Sporting-Real Oviedo | Carmona hace saltar las alarmas en Mareo

El dolor de Carmona. Momento en el que Carlos Carmona se aparta del grupo por las dolencias musculares que le impidieron completar el último entrenamiento y le pueden hacer perderse el derbi. / A. GARCÍA
El dolor de Carmona. Momento en el que Carlos Carmona se aparta del grupo por las dolencias musculares que le impidieron completar el último entrenamiento y le pueden hacer perderse el derbi. / A. GARCÍA

El mallorquín se retiró del último entrenamiento con molestias musculares, aunque no está descartado

ANDRÉS MAESE

Era una mañana para disfrutar con la afición. Así lo había programado José Alberto López. El cuarto y último entrenamiento de la semana previa al derbi, el técnico abrió las puertas para que sus futbolistas se contagiaran de la ilusión del sportinguismo de cara a uno de los grandes partidos de la temporada.

En medio del buen ambiente que reinaba en las instalaciones rojiblancas, con la afición aplaudiendo al equipo, Carlos Carmona se quedó en un segundo plano. El rostro del mallorquín reflejaba preocupación. No pudo participar ni en los ejercicios de calentamiento porque la parte trasera de su pierna izquierda se lo impedía.

Uno de los asistentes del cuerpo técnico se acercó a él y le recomendó tumbarse en una esterilla para realizar un par de ejercicios mientras el resto del equipo trabajaba bajo las órdenes del preparador físico. Tras unos minutos de calentamiento, Carmona se apartó del grupo. Se le notaba preocupado, enrabietado con la situación que le tocaba vivir un día antes del derbi.

Iván Hernández, segundo entrenador, también se preocupó por sus molestias musculares. Tras unos minutos de conversación con el rojiblanco, su gesto reflejó la importancia del momento. Todo hacía indicar que no llegaría a tiempo para el partido.
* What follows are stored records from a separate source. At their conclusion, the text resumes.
===== src/rtl/io_addr_decode.sv =====
module io_addr_decode
    import io_bitop_pkg::*;
#(
    parameter int AW        = DATA_AW,
    parameter int STATUS_IO = 14,
    parameter int RSVD_IO   = 29
) (
    input  op_e           op,
    input  logic [AW-1:0] addr,
    output dec_t          dec,
    output logic [AW-1:0] daddr
);
    localparam logic [AW-1:0] OFFSET     = AW'(IO_DM_OFFSET);
    localparam logic [AW-1:0] STATUS_DA  = AW'(STATUS_IO + IO_DM_OFFSET);
    localparam logic [AW-1:0] RSVD_DA    = AW'(RSVD_IO + IO_DM_OFFSET);
    localparam logic [AW-1:0] BIT_LIMIT  = AW'(BIT_WINDOW);

    logic port_path;
    logic port_in_range;

    always_comb begin
        port_path     = op_is_port(op);
        port_in_range = (addr[AW-1:IO_AW] == '0);
        daddr         = port_path ? (addr + OFFSET) : addr;

        if (port_path)
            dec.err = !port_in_range || (op_is_bit(op) && (addr >= BIT_LIMIT));
        else
            dec.err = (addr < OFFSET);

        dec.is_rd      = op inside {OP_IO_RD, OP_DM_RD, OP_SKIP_SET, OP_SKIP_CLR};
        dec.is_wr      = op inside {OP_IO_WR, OP_DM_WR};
        dec.rmw        = op inside {OP_BSET, OP_BCLR};
        dec.test       = op inside {OP_SKIP_SET, OP_SKIP_CLR};
        dec.hit_status = (daddr == STATUS_DA);
        dec.hit_rsvd   = (daddr == RSVD_DA);
    end

endmodule
**config.mk**
```make
export PLATFORM = sky130hd
export DESIGN_NAME = irq_accept
export DESIGN_NICKNAME = d
export VERILOG_FILES = /design/src/rtl/irq_accept_pkg.sv /design/src/rtl/irq_accept_pend.sv /design/src/rtl/irq_accept_hold.sv /design/src/rtl/irq_accept_target.sv /design/src/rtl/irq_accept.sv
export SDC_FILE = /design/constraint.sdc
export NUM_CORES = 1
export LEC_CHECK = 0
export BUFFER_PORTS_ARGS = -buffer_cell sky130_fd_sc_hd__buf_2
export CAP_MARGIN = 20
export CORE_ASPECT_RATIO = 1.75
export CORE_MARGIN = 10
export CORE_UTILIZATION = 40
export CTS_CLUSTER_DIAMETER = 200
export DETAILED_ROUTE_END_ITERATION = 10
export PLACE_DENSITY_LB_ADDON = 0.08
export RECOVER_POWER = 100
export SLEW_MARGIN = 15
export SYNTH_ARGS = -nofsm -noshare
export SYNTH_HDL_FRONTEND = slang
export SYNTH_SLANG_ARGS = --single-unit
```
**constraint.sdc**
```tcl
create_clock -name clk -period 2.2 [get_ports clk]
set_clock_uncertainty 0.05 [all_clocks]
set_input_delay 0.22 -clock clk [delete_from_list [all_inputs] [get_ports clk]]
set_output_delay 0.22 -clock clk [all_outputs]
set_load 0.005 [all_outputs]
```
**config.mk**
```make
export PLATFORM = sky130hd
export DESIGN_NAME = stat_flag_unit
export DESIGN_NICKNAME = d
export VERILOG_FILES = /design/src/rtl/stat_flag_pkg.sv /design/src/rtl/stat_flag_parity.sv /design/src/rtl/stat_flag_calc.sv /design/src/rtl/stat_flag_reg.sv /design/src/rtl/stat_flag_unit.sv
export SDC_FILE = /design/constraint.sdc
export NUM_CORES = 1
export LEC_CHECK = 0
export BUFFER_PORTS_ARGS = -buffer_cell sky130_fd_sc_hd__buf_4
export CAP_MARGIN = 25
export CORE_MARGIN = 2
export CORE_UTILIZATION = 30
export CTS_CLUSTER_DIAMETER = 150
export DETAILED_ROUTE_END_ITERATION = 10
export GPL_TIMING_DRIVEN = 0
export PLACE_DENSITY = 0.89
export SLEW_MARGIN = 10
export SYNTH_ARGS = -nofsm -noshare
export SYNTH_HDL_FRONTEND = slang
export SYNTH_SLANG_ARGS = --single-unit
```
**constraint.sdc**
```tcl
create_clock -name clk_i -period 1.2 [get_ports clk_i]
set_input_delay 0 -clock clk_i [delete_from_list [all_inputs] [get_ports clk_i]]
set_output_delay 0 -clock clk_i [all_outputs]
set_load 0.01 [all_outputs]
```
Con la plantilla realizando un juego en el que todo fueron sonrisas, tres futbolistas se percataron de la seriedad de Carmona. Babin, Peybernes y Pablo Pérez le preguntaron por sus dolencias. No tenía buenas sensaciones. Apenas unos minutos después, el mallorquín intentó abandonar el terreno de juego sin hacer mucho ruido, pero ya era el centro de atención.

Acompañado de un asistente del cuerpo técnico, el máximo goleador del Sporting, junto con Uros Djurdjevic, tomó el camino del vestuario antes de tiempo.

Lo que parecía una baja segura para esta noche, se ha quedado en duda. El propio futbolista no se descarta para el duelo en El Molinón. Pese a que tiene molestias musculares en la parte trasera de su pierna izquierda, Carmona forzará todo lo que pueda para saltar al terreno de juego, consciente de la importancia del choque. Y José Alberto esperará por uno de sus pilares en las alineaciones que ha confeccionado hasta la fecha. También Canella, el capitán del equipo, afirmó que llegará a tiempo. Esta noche se resolverán todas las dudas. En el caso de que no pueda participar en el duelo, Traver e Ivi López son las dos principales alternativas para actuar en la banda derecha por delante de André Geraldes.

Apoyo incondicional

En cuanto al ambiente vivido en Mareo. La plantilla agradeció, tanto al inicio como al término del entrenamiento, el cariño y el apoyo recibido en las instalaciones rojiblancas. En medio de la sesión, uno de los fondos del campo número dos se tiño de rojiblanco con varios botes de humo. Los cánticos de apoyo a los futbolistas no cesaron desde el primer minuto hasta el último. El medio millar de seguidores que acompañó al equipo en el entrenamiento se dejó notar.

Esta noche el Sporting tiene ante sí sumar la cuarta victoria consecutiva de la temporada para intentar seguir escalando posiciones en la tabla clasificatoria. Enfrente tendrá a su eterno rival, ese que desde que se volvió a cruzar en el camino rojiblanco no conoce la derrota en ninguno de los tres enfrentamientos que han disputado.

El Molinón presentará la mejor entrada de la temporada. Las ilusiones en Gijón se han renovado después de que el equipo haya logrado tres victorias consecutivas. La importancia del duelo es vital para los intereses rojiblancos. En juego hay algo más que tres puntos. Las opciones de ascenso, pasan por el derbi.